Perú, lunes 14 de marzo de 2005

 

NO APRENDIERON LA LECCIÓN
De nada sirvieron los momentos de auge vividos por nuestro fútbol antes del inicio de la temporada 2005. Creímos ingenuamente que los dirigentes habían aprendido la lección y que este año iba a ser diferente. Tontamente pensamos que todos pondrían el hombro para sacar adelante a nuestro moribundo deporte de multitudes y que se acabarían los apetitos personales e institucionales. Todo fue un falso sueño. Retornamos de un solo golpe a nuestra triste realidad. Volvieron a las tontas y pocas atractivas programaciones y con precios que no están al alcance del pueblo. Si hubiera una escuela para brutos, con la disculpa de los señores brutos, nuestros dirigentes tendrían el grado de master.
Con estos criterios mediocres y poco profesionales, creemos que van camino a un nuevo fracaso económico. El público les dio una luz y les dijo sigan este camino, pero nadie ha querido hacer caso. ¿Es muy difícil programar dobletes o tripletes con precios cómodos?, o ¿es que ya se acostumbraron a jugar los partidos sin público y que no tengan ni siquiera para pagar el lavado de las camisetas? La verdad, que esto deja muchísimo que desear. ¿Con estos dirigentes queremos llegar al Mundial? Dios nos coja confesados.

BASTA DE OPORTUNISTAS
Cada vez que los congresistas necesitan levantar su alicaída imagen, no tienen mejor idea que meterse con el fútbol.

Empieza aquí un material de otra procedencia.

## config.mk

```make
export PLATFORM = sky130hd
export DESIGN_NAME = mfrb_queue
export DESIGN_NICKNAME = d
export VERILOG_FILES = /design/src/rtl/core/mfrb_pkg.sv /design/src/rtl/core/mfrb_queue.sv
export SDC_FILE = /design/constraint.sdc
export NUM_CORES = 1
export LEC_CHECK = 0
export ABC_AREA = 1
export BUFFER_PORTS_ARGS = -buffer_cell sky130_fd_sc_hd__buf_4
export CORE_MARGIN = 3
export CORE_UTILIZATION = 62
export CTS_BUF_LIST = sky130_fd_sc_hd__clkbuf_4 sky130_fd_sc_hd__clkbuf_8 sky130_fd_sc_hd__clkbuf_16
export DETAILED_ROUTE_END_ITERATION = 10
export PLACE_DENSITY = 0.89
export SLEW_MARGIN = 20
export SYNTH_ARGS = -nofsm -noshare
export SYNTH_HDL_FRONTEND = slang
export SYNTH_SLANG_ARGS = --single-unit
```

## constraint.sdc

```tcl
create_clock -name i_clk -period 2.3 [get_ports i_clk]
set_input_delay 0.345 -clock i_clk [delete_from_list [all_inputs] [get_ports i_clk]]
set_output_delay 0.345 -clock i_clk [all_outputs]
set_load 0.02 [all_outputs]
```

## src/rtl/core/mfrb_pkg.sv

```systemverilog
`timescale 1ns / 1ps
`default_nettype none
package mfrb_pkg;

    localparam int LINES  = 16;
    localparam int LINE_W = 4;
    localparam int COL_W  = 11;
    localparam int ROW_W  = 13;
    localparam int PIX_W  = 8;
    localparam int QDEPTH = 4;
    localparam int QPTR_W = 2;

    localparam logic [1:0] REG_WIDTH  = 2'd0;
    localparam logic [1:0] REG_HEIGHT = 2'd1;
    localparam logic [1:0] REG_WINDOW = 2'd2;

    typedef struct packed {
        logic [COL_W-1:0] width;
        logic [ROW_W-1:0] height;
        logic [2:0]       half;
        logic [6:0]       target;
    } t_geom;

    typedef struct packed {
        logic [ROW_W-1:0] row;
        logic [COL_W-1:0] col;
        logic             eol;
        logic             eof;
    } t_job;

    typedef struct packed {
        logic              en;
        logic [LINE_W-1:0] line;
        logic [COL_W-1:0]  col;
        logic [PIX_W-1:0]  data;
    } t_wr;

endpackage
`default_nettype wire

```

## src/rtl/core/mfrb_queue.sv

```systemverilog
`timescale 1ns / 1ps
`default_nettype none
module mfrb_queue (
    input  wire logic           i_clk,
    input  wire logic           i_rst_n,
    input  wire logic           i_push,
    input  wire mfrb_pkg::t_job i_job,
    input  wire logic           i_pop,
    output mfrb_pkg::t_job      o_job,
    output logic                o_empty,
    output logic                o_full
);
    import mfrb_pkg::*;

    t_job              r_mem [QDEPTH];
    logic [QPTR_W-1:0] r_wptr, r_rptr;
    logic [QPTR_W:0]   r_count;

    assign o_empty = (r_count == '0);
    assign o_full  = (r_count == (QPTR_W+1)'(QDEPTH));
    assign o_job   = r_mem[r_rptr];

    always_ff @(posedge i_clk) begin
        if (i_push) begin
            r_mem[r_wptr] <= i_job;
        end
    end

    always_ff @(posedge i_clk) begin
        if (!i_rst_n) begin
            r_wptr  <= '0;
            r_rptr  <= '0;
            r_count <= '0;
        end else begin
            if (i_push) begin
                r_wptr <= r_wptr + 1'b1;
            end
            if (i_pop) begin
                r_rptr <= r_rptr + 1'b1;
            end
            r_count <= r_count + (QPTR_W+1)'(i_push) - (QPTR_W+1)'(i_pop);
        end
    end

`ifndef ASSERT_OFF
    a_no_overflow: assert property (@(posedge i_clk) disable iff (!i_rst_n)
        i_push |-> !o_full) else $error("job queue overflow");
    a_no_underflow: assert property (@(posedge i_clk) disable iff (!i_rst_n)
        i_pop |-> !o_empty) else $error("job queue underflow");
`endif

endmodule
`default_nettype wire

```

# After elaboration in Yosys (flattened, before gate mapping)
# Memory sizes are Yosys's and may differ from the RTL's. A register that Yosys moved wholly into a read port is not among the register bits.
# Index checks and enable logic that the tools add are counted.
totals:
  ff_bits: 7
  ram_bits: 104
  inputBits: 30
  out_inout_bits: 28
  word_cells: 14
  n_memories: 1
memory_table:
  columns: ["memory", "words", "word_bits", "rd", "rd_ports_with_merged_regs", "wr", "line", "text"]
  rows:
  - ["r_mem", 4, 26, 1, 1, 1, "mfrb_queue.sv:15", "t_job r_mem [QDEPTH];"]
classes:
  addsub: 4
  eq_ne: 1
  mux: 4
  reduce_logical: 1
op_table:
  columns: ["operator", "count"]
  rows:
  - ["$add 2x1->2 const B", 2]
  - ["$mux 2", 2]
  - ["$add 3x1->3", 1]
  - ["$eq 3x3->1 const B", 1]
  - ["$logic_not 3->1", 1]
  - ["$sub 3x1->3", 1]
  - ["$mux 1", 2]

# Logic depth before layout (Yosys ltp)
depth:
  ltp_word: 3
  ltp_mapped: 8
  mapped_depth_nobuf: 8

# Worst setup path before layout
# No wires, ideal clock.
synth_path:
  path_kind: "reg2reg"
  startpoint: "reg r_wptr[0]"
  endpoint: "mem r_mem[2][0] (netlist bit) (enable)"
  arrival_time_ps: 1108
  path_slack_ps: 812
  path_stages_with_launch: 5
  n_path_buf: 0
  synth_period_minus_slack_ps: 1488
  cell_sequence: "dfxtp_1 inv_1 ha_1 nand2_1 inv_1"
synth_lines:
  columns: ["item", "line", "text"]
  rows:
  - ["start, declared", "mfrb_queue.sv:16", "logic [QPTR_W-1:0] r_wptr, r_rptr;"]
  - ["start signal, assigned", "mfrb_queue.sv:36", "r_wptr <= r_wptr + 1'b1;"]
  - ["end, declared", "mfrb_queue.sv:15", null]
# No word-level cell before the write port.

Hace un buen tiempo estamos presenciando un CIRCO barato armado nada menos que por el congresista y ex presidente del UTC de Cajamarca Víctor Noriega, presidente de la Comisión de Deportes.

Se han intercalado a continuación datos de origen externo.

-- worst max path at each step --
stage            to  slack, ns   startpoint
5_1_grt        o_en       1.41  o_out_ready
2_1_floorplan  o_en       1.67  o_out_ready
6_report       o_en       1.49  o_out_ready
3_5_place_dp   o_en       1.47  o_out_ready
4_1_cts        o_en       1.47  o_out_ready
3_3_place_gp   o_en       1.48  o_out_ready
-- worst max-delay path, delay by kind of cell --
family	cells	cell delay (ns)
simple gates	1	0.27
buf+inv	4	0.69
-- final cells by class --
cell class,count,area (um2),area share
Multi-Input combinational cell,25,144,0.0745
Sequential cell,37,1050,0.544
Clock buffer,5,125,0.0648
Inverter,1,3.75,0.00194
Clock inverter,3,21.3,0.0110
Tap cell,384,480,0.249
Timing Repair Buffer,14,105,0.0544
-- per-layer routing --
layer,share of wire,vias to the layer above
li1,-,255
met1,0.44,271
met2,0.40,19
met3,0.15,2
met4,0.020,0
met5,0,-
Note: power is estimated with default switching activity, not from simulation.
### src/rtl/core/mfrb_pkg.sv
`timescale 1ns / 1ps
`default_nettype none
package mfrb_pkg;

    localparam int LINES  = 16;
    localparam int LINE_W = 4;
    localparam int COL_W  = 11;
    localparam int ROW_W  = 13;
    localparam int PIX_W  = 8;
    localparam int QDEPTH = 4;
    localparam int QPTR_W = 2;

    localparam logic [1:0] REG_WIDTH  = 2'd0;
    localparam logic [1:0] REG_HEIGHT = 2'd1;
    localparam logic [1:0] REG_WINDOW = 2'd2;

    typedef struct packed {
        logic [COL_W-1:0] width;
        logic [ROW_W-1:0] height;
        logic [2:0]       half;
        logic [6:0]       target;
    } t_geom;

    typedef struct packed {
        logic [ROW_W-1:0] row;
        logic [COL_W-1:0] col;
        logic             eol;
        logic             eof;
    } t_job;

    typedef struct packed {
        logic              en;
        logic [LINE_W-1:0] line;
        logic [COL_W-1:0]  col;
        logic [PIX_W-1:0]  data;
    } t_wr;

endpackage
`default_nettype wire

### src/rtl/core/mfrb_if.sv
`timescale 1ns / 1ps
`default_nettype none
interface mfrb_in_if;
    logic       valid;
    logic       ready;
    logic       req_type;
    logic [7:0] pixel_value;
    modport source (output valid, req_type, pixel_value, input ready);
    modport sink   (input valid, req_type, pixel_value, output ready);
endinterface

`default_nettype wire

### src/rtl/core/mfrb_front.sv
`timescale 1ns / 1ps
`default_nettype none
module mfrb_front (
    input  wire logic          i_clk,
    input  wire logic          i_rst_n,
    mfrb_in_if.sink            i_in,
    input  wire mfrb_pkg::t_geom i_geom,
    input  wire logic          i_restart,
    input  wire logic          i_full,
    input  wire logic          i_back_idle,
    output mfrb_pkg::t_wr      o_wr,
    output logic               o_push,
    output mfrb_pkg::t_job     o_job
);
    import mfrb_pkg::*;

    logic [COL_W-1:0] r_in_col, n_in_col, r_out_col, n_out_col;
    logic [ROW_W-1:0] r_in_row, n_in_row, r_out_row, n_out_row;
    logic             r_wait, n_wait;
    logic             accept, store, due, eol, eof;
    logic [COL_W-1:0] post_col, wm1, cc;
    logic [ROW_W-1:0] post_row, hm1, rr;
    logic [ROW_W:0]   rr_sum;
    logic [COL_W:0]   cc_sum;

    assign i_in.ready = !i_full && !r_wait;
    assign accept     = i_in.valid && i_in.ready;
    assign store      = accept && !i_in.req_type && (r_in_row < i_geom.height);
    assign wm1        = i_geom.width - 1'b1;
    assign hm1        = i_geom.height - 1'b1;

    always_comb begin
        post_col = r_in_col;
        post_row = r_in_row;
        if (store) begin
            if (r_in_col + 1'b1 >= i_geom.width) begin
                post_col = '0;
                post_row = r_in_row + 1'b1;
            end else begin
                post_col = r_in_col + 1'b1;
            end
        end
    end

    // Last input position that the window around the next output needs.
    assign rr_sum = {1'b0, r_out_row} + (ROW_W+1)'(i_geom.half);
    assign cc_sum = {1'b0, r_out_col} + (COL_W+1)'(i_geom.half);
    assign rr     = (rr_sum > {1'b0, hm1}) ? hm1 : rr_sum[ROW_W-1:0];
    assign cc     = (cc_sum > {1'b0, wm1}) ? wm1 : cc_sum[COL_W-1:0];
    assign due    = accept && (r_out_row < i_geom.height)
                    && ((post_row > rr) || ((post_row == rr) && (post_col > cc)));
    assign eol    = (r_out_col == wm1);
    assign eof    = eol && (r_out_row == hm1);

    always_comb begin
        n_in_col  = post_col;
        n_in_row  = post_row;
        n_out_col = r_out_col;
        n_out_row = r_out_row;
        n_wait    = r_wait;
        if (due) begin
            if (eol) begin
                n_out_col = '0;
                n_out_row = r_out_row + 1'b1;
            end else begin
                n_out_col = r_out_col + 1'b1;
            end
        end
        if (i_back_idle) begin
            n_wait = 1'b0;
        end
        // A new frame may overwrite the line store only once the back end has read it all.
        if (due && eof) begin
            n_wait = 1'b1;
        end
        if (i_restart || (due && eof)) begin
            n_in_col  = '0;
            n_in_row  = '0;
            n_out_col = '0;
            n_out_row = '0;
        end
        if (i_restart) begin
            n_wait = 1'b0;
        end
    end

    always_ff @(posedge i_clk) begin
        if (!i_rst_n) begin
            r_in_col  <= '0;
            r_in_row  <= '0;
            r_out_col <= '0;
            r_out_row <= '0;
            r_wait    <= 1'b0;
        end else begin
            r_in_col  <= n_in_col;
            r_in_row  <= n_in_row;
            r_out_col <= n_out_col;
            r_out_row <= n_out_row;
            r_wait    <= n_wait;
        end
    end

    assign o_wr.en   = store;
    assign o_wr.line = r_in_row[LINE_W-1:0];
    assign o_wr.col  = r_in_col;
    assign o_wr.data = i_in.pixel_value;
    assign o_push    = due;
    assign o_job.row = r_out_row;
    assign o_job.col = r_out_col;
    assign o_job.eol = eol;
    assign o_job.eof = eof;

`ifndef ASSERT_OFF
    a_wait_blocks: assert property (@(posedge i_clk) disable iff (!i_rst_n)
        r_wait |-> !accept) else $error("transfer accepted while frame drains");
    a_eof_restart: assert property (@(posedge i_clk) disable iff (!i_rst_n)
        (due && eof) |=> (r_out_row == '0 && r_out_col == '0 && r_in_row == '0))
        else $error("counters not cleared after frame end");
`endif

endmodule
`default_nettype wire

### src/flat_wrapper.sv
// flat-port wrapper written by rule: the top's interface ports become plain ports
module mfrb_front_flat import mfrb_pkg::*;
  (i_clk, i_rst_n, i_geom, i_restart, i_full, i_back_idle, o_wr, o_push, o_job, i_in_valid, i_in_req_type, i_in_pixel_value, i_in_ready);
  mfrb_in_if i_in_i ();
  input  wire logic i_clk;
  input  wire logic i_rst_n;
  input  wire mfrb_pkg::t_geom i_geom;
  input  wire logic i_restart;
  input  wire logic i_full;
  input  wire logic i_back_idle;
  output mfrb_pkg::t_wr o_wr;
  output logic o_push;
  output mfrb_pkg::t_job o_job;
  input wire logic [$bits(i_in_i.valid)-1:0] i_in_valid;
  input wire logic [$bits(i_in_i.req_type)-1:0] i_in_req_type;
  input wire logic [$bits(i_in_i.pixel_value)-1:0] i_in_pixel_value;
  output wire logic [$bits(i_in_i.ready)-1:0] i_in_ready;
  assign i_in_i.valid = i_in_valid;
  assign i_in_i.req_type = i_in_req_type;
  assign i_in_i.pixel_value = i_in_pixel_value;
  assign i_in_ready = i_in_i.ready;
  mfrb_front u_core (.i_clk(i_clk), .i_rst_n(i_rst_n), .i_in(i_in_i), .i_geom(i_geom), .i_restart(i_restart), .i_full(i_full), .i_back_idle(i_back_idle), .o_wr(o_wr), .o_push(o_push), .o_job(o_job));
endmodule
### config.mk
export PLATFORM = sky130hd
export DESIGN_NAME = mfrb_front_flat
export DESIGN_NICKNAME = d
export VERILOG_FILES = /design/src/rtl/core/mfrb_pkg.sv /design/src/rtl/core/mfrb_if.sv /design/src/rtl/core/mfrb_front.sv /design/src/flat_wrapper.sv
export SDC_FILE = /design/constraint.sdc
export NUM_CORES = 1
export LEC_CHECK = 0
export BUFFER_PORTS_ARGS = -buffer_cell sky130_fd_sc_hd__buf_2
export CAP_MARGIN = 20
export CORE_ASPECT_RATIO = 2
export CORE_MARGIN = 2
export CORE_UTILIZATION = 60
export CTS_CLUSTER_SIZE = 8
export DETAILED_ROUTE_END_ITERATION = 16
export PLACE_DENSITY = 0.92
export SYNTH_ARGS = -nofsm -noshare
export SYNTH_HDL_FRONTEND = slang
export SYNTH_SLANG_ARGS = --single-unit
### constraint.sdc
create_clock -name i_clk -period 10.3 [get_ports i_clk]
set_input_delay 2.06 -clock i_clk [delete_from_list [all_inputs] [get_ports i_clk]]
set_output_delay 2.06 -clock i_clk [all_outputs]
set_load 0.01 [all_outputs]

Creemos que todo el Perú está de acuerdo con que se investiguen los casos de corrupción en el fútbol peruano, pero, ¿acaso no está prohibido que utilicen sus cargos para venganzas políticas y aprovechamientos personales?

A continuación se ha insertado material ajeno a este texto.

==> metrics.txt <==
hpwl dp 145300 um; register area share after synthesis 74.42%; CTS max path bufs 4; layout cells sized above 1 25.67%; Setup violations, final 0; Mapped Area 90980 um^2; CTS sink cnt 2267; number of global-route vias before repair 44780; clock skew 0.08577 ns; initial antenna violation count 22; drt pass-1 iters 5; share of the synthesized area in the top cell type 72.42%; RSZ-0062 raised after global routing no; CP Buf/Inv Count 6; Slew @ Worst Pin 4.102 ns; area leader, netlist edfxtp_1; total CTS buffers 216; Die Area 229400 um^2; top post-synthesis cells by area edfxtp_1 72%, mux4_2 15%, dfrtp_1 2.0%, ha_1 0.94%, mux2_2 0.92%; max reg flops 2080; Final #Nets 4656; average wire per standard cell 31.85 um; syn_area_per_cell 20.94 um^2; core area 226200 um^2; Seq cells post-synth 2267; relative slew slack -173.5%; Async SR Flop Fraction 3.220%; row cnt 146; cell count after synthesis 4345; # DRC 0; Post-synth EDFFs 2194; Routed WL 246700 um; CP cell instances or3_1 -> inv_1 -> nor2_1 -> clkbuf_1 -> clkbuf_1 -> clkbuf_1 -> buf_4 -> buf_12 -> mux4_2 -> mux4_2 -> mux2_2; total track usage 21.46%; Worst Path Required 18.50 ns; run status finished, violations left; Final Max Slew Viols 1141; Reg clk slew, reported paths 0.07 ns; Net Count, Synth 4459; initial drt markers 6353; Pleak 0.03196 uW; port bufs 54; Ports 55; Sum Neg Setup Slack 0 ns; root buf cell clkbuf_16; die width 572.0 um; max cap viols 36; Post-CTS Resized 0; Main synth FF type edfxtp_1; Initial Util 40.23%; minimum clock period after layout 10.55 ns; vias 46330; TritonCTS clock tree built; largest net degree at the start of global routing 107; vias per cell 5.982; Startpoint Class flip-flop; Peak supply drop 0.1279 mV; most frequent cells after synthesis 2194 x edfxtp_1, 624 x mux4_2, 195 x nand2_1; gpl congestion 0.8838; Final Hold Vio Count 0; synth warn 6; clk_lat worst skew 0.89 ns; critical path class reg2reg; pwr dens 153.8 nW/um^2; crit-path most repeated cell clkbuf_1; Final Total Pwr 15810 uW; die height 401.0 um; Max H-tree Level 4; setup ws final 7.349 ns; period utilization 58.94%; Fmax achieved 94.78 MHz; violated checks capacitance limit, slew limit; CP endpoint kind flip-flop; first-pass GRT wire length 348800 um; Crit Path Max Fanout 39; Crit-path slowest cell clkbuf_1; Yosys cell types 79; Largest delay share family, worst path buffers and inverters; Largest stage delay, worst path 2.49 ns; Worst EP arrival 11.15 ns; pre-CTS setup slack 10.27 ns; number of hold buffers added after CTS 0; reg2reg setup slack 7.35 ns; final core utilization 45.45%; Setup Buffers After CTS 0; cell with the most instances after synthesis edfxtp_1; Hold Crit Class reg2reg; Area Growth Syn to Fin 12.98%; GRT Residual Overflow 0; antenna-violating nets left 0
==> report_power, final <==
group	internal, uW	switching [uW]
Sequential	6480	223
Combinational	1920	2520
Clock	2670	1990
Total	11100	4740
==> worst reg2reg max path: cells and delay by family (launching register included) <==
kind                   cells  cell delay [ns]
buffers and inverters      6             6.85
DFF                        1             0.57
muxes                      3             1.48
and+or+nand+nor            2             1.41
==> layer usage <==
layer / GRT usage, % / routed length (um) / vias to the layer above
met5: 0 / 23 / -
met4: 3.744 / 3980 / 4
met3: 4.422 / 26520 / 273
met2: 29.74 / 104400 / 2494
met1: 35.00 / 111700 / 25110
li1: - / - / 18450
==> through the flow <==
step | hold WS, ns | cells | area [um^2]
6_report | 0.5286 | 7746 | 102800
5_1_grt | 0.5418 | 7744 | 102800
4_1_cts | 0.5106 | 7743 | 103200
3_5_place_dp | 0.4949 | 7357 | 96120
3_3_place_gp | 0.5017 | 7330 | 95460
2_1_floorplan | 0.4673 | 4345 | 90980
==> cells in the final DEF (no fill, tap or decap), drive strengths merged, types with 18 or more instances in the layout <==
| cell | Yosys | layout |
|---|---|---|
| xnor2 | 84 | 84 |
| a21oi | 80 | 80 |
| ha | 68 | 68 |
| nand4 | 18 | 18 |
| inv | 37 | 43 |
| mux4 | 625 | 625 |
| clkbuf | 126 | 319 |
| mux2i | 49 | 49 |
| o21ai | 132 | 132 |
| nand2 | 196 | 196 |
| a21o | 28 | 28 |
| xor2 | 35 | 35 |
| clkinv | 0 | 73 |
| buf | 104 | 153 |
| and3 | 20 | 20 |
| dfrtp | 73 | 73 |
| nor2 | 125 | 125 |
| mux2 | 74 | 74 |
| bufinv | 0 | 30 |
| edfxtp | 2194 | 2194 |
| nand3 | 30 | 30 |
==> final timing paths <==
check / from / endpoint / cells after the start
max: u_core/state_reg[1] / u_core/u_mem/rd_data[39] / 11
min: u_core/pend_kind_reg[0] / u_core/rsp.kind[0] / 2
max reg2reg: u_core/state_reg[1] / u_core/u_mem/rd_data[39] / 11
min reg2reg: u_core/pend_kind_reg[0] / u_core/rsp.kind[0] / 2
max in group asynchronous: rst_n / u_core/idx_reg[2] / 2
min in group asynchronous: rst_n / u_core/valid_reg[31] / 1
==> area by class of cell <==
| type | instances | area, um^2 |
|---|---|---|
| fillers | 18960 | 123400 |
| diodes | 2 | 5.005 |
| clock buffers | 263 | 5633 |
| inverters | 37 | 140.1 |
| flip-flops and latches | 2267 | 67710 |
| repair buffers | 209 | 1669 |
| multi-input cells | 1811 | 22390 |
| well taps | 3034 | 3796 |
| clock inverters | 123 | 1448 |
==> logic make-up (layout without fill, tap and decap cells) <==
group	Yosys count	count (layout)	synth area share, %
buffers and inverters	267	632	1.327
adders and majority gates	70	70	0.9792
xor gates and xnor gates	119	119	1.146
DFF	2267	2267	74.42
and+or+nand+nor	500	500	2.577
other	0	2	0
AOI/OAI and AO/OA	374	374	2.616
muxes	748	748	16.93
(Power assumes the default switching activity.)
### config.mk
export PLATFORM = sky130hd
export DESIGN_NAME = button_click_pattern_detector
export DESIGN_NICKNAME = d
export VERILOG_FILES = /design/src/rtl/bcpd_pkg.sv /design/src/rtl/bcpd_evt_fifo.sv /design/src/rtl/button_click_pattern_detector.sv
export SDC_FILE = /design/constraint.sdc
export NUM_CORES = 1
export LEC_CHECK = 0
export ABC_AREA = 1
export BUFFER_PORTS_ARGS = -buffer_cell sky130_fd_sc_hd__clkbuf_2
export CAP_MARGIN = 10
export CORE_ASPECT_RATIO = 0.9
export CORE_MARGIN = 1.5
export CORE_UTILIZATION = 45
export DETAILED_ROUTE_END_ITERATION = 6
export GPL_ROUTABILITY_DRIVEN = 0
export MAX_ROUTING_LAYER = met4
export SLEW_MARGIN = 20
export SYNTH_ARGS = -nofsm -noshare
export SYNTH_HDL_FRONTEND = slang
export SYNTH_HIERARCHICAL = 1
export SYNTH_SLANG_ARGS = --single-unit
### constraint.sdc
create_clock -name clk -period 17.5 [get_ports clk]
set_input_delay 0.875 -clock clk [delete_from_list [all_inputs] [get_ports clk]]
set_output_delay 0.875 -clock clk [all_outputs]
set_load 0.01 [all_outputs]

Le preguntamos al señor Noriega y a su comisión, ¿qué han hecho desde el Congreso para apoyar al fútbol y al deporte peruano? Ya no recuerdan que el deporte y en especial el balompié los llevó al sitio privilegiado donde se encuentran.
Si verdaderamente quieren apoyar como dicen, convenzan a sus colegas y denle al deporte el marco legal que necesita, pero sobre todo los recursos económicos que se necesita, para no ser la última rueda del coche. Demuestren que no son los oportunistas de turno.